Nearly 500 Activists showed up to lobby Congress on Wednesday, April 3 to protest the cuts to the CDC and the government's HIV Prevention and Treatment programs.
On Tuesday, April 1, thousands of government workers responsible for food safety and disease prevention were laid off by the Trump administration. Among the nearly 2,400 terminations within the Centers for Disease Control were multiple employees working at the U.S. Office of Infectious Disease and HIV/AIDS Policy.
“We are losing our nation’s ability to prevent HIV,” said HIV + Hepatitis Policy Institute Executive Director Carl Schmid in a statement posted to the group’s social media. “We will feel the impacts of these decisions for years to come, and it will certainly, sadly, translate into an increase in new HIV infections and higher medical costs.”
As it happens, the advocacy group AIDS United had long planned a large rally and lobbying event at the Capitol on Wednesday. In light of the Trump administration’s moves, a new level of urgency motivated the group of nearly 500 activists from around the country who attended.
Activists CJ Tobe and Kevin Chadwin Davis were on hand for the AIDS United event on Capitol Hill to lobby Congress.
Among those at the Capitol on Wednesday was HIV activist and healthcare professional C.J. Tobe. “We walked the halls of Congress to advocate for funds for HIV prevention, Ryan White, Housing Opportunities for People with AIDS (HOPWA), Medicaid, and for Trans rights,” Tobe told Outvoices.
Although the Trump administration claims its efforts are aimed at saving money, Tobe says that outcome is unlikely. “Cost cutting at the CDC will cost the nation more money in the long term, and it will cost lives.”
Budget Cuts or Medical Care
Karla Quezada-Torres, a long-time public health HIV community activist, said the cuts by the Trump administration were dangerous, and sent a signal. “These moves have made it clear that this administration cares more about cutting the budget than they do ending HIV,” she told Outvoices. “That’s not just a dangerous intersection; it’s a broken promise.”
During President Trump’s first term, he promised what amounted to a full-court press in the fight against HIV.
“In recent years, we have made remarkable progress in the fight against HIV and AIDS,” Trump said in his 2019 State of the Union address. “Scientific breakthroughs have brought a once-distant dream within reach. My budget will ask Democrats and Republicans to make the needed commitment to eliminate the HIV epidemic in the United States within 10 years. Together, we will defeat AIDS in America.”
That clarion call was met with excitement and praise from the HIV community. Now, less than 100 days into his second term, that commitment would seem at odds with newer administration priorities.

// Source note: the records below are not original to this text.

`src/rtl/core/sacl_pkg.sv`:
```
// ----------------------------------------------------------------------------
// sacl_pkg
// Shared types and constants of the set-associative LRU cache model.
// ----------------------------------------------------------------------------
`default_nettype none

package sacl_pkg;

  localparam int ADDR_W       = 32;
  localparam int TAG_W        = 30;
  localparam int RANK_W       = 3;
  localparam int TOTAL_W      = 32;
  localparam int HIT_COUNT_W  = 2;
  localparam int SET_BITS_W   = 4;
  localparam int BLOCK_BITS_W = 5;
  localparam int WAYS_W       = 4;
  localparam int CFG_INDEX_W  = 2;
  localparam int CFG_DATA_W   = 5;

  localparam logic [RANK_W-1:0] RANK_MAX = 3'd7;

  localparam int DEF_MAX_SET_BITS = 8;
  localparam int DEF_MAX_WAYS     = 8;

  typedef enum logic [1:0] {
    ACC_FETCH  = 2'd0,
    ACC_LOAD   = 2'd1,
    ACC_STORE  = 2'd2,
    ACC_MODIFY = 2'd3
  } access_kind_t;

  typedef enum logic [CFG_INDEX_W-1:0] {
    CFG_SET_BITS    = 2'd0,
    CFG_BLOCK_BITS  = 2'd1,
    CFG_WAYS_IN_USE = 2'd2
  } cfg_index_t;

  typedef enum logic {
    ST_IDLE   = 1'b0,
    ST_LOOKUP = 1'b1
  } state_t;

  typedef struct packed {
    logic hit;
    logic missed;
    logic evicted;
  } lookup_status_t;

endpackage

`default_nettype wire

```
`src/rtl/core/sacl_addr_decode.sv`:
```
// ----------------------------------------------------------------------------
// sacl_addr_decode
// Clamps the geometry registers and splits an address into set and tag.
// ----------------------------------------------------------------------------
`default_nettype none

module sacl_addr_decode import sacl_pkg::*; #(
  parameter int MAX_SET_BITS = DEF_MAX_SET_BITS
) (
  input  wire logic [SET_BITS_W-1:0]   set_bits,
  input  wire logic [BLOCK_BITS_W-1:0] block_bits,
  input  wire logic [ADDR_W-1:0]       address,
  output logic      [MAX_SET_BITS-1:0] set_index,
  output logic      [TAG_W-1:0]        tag
);

  logic [5:0]              sb_eff;
  logic [BLOCK_BITS_W-1:0] bb_eff;
  logic [5:0]              split;
  logic [ADDR_W-1:0]       set_shift;
  logic [ADDR_W-1:0]       tag_shift;
  logic [MAX_SET_BITS-1:0] set_mask;

  always_comb begin
    sb_eff = 6'(set_bits);
    if (set_bits == '0) begin
      sb_eff = 6'd1;
    end else if (6'(set_bits) > 6'(MAX_SET_BITS)) begin
      sb_eff = 6'(MAX_SET_BITS);
    end
    bb_eff = (block_bits == '0) ? BLOCK_BITS_W'(1) : block_bits;
    split  = sb_eff + 6'(bb_eff);
  end

  always_comb begin
    for (int i = 0; i < MAX_SET_BITS; i++) begin
      set_mask[i] = (6'(i) < sb_eff);
    end
  end

  assign set_shift = address >> bb_eff;
  assign tag_shift = address >> split[4:0];
  assign set_index = set_shift[MAX_SET_BITS-1:0] & set_mask;
  assign tag       = (split < 6'd32) ? tag_shift[TAG_W-1:0] : '0;

endmodule

`default_nettype wire

```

These layoffs come on the heels of earlier cuts that unilaterally shuttered hundreds of research grants aimed at preventing the spread of HIV. According to an analysis by the science journal Nature, the US National Institutes of Health cancelled over 230 research grants funding HIV and AIDS. This has led to nationwide confusion not only for field researchers but also for those patients involved in the studies, many of whom were only able to access medications for both prevention and treatment because they participated in those studies.
Could Cuts to Prevention Efforts Lead to More HIV Cases?
When posting about the impact the cuts will have, Julia Marcus, an infectious-disease epidemiologist at Boston’s Harvard Medical School, issued a dire warning: “The likely outcome is going to be a resurgence of HIV.”
All of this comes as the Trump administration seeks to shrink the size of the federal government. Newly confirmed HHS secretary Robert F. Kennedy Jr announced last week that his agency would cut 20,000 employees, which equates to nearly a quarter of the agency’s workforce.
However, HHS is pushing back against assertions that the federal government is walking away from HIV prevention and treatment. On Tuesday, it issued a statement saying that the infectious-disease office is not closing. Instead, it claims work on HIV and AIDS “is being consolidated and streamlined” in an effort to prevent “multiple departments from working on the same things.”
HHS has not clarified to which departments those efforts have been moved nor which staff members would be tasked with that work, now that thousands have been locked out of their respective buildings. The agency has also failed to provide a timeline for when this work would resume.
While the information from HHS is murky, for activists like Tobe, it’s time to take a page out of the playbook from the late legendary activist Larry Kramer. “Now is not the time to sit back or to hide,” Tobe said. “Don’t think they won’t come after you. They will, and for your loved ones. Now is the time to act up and fight back so we can save lives.”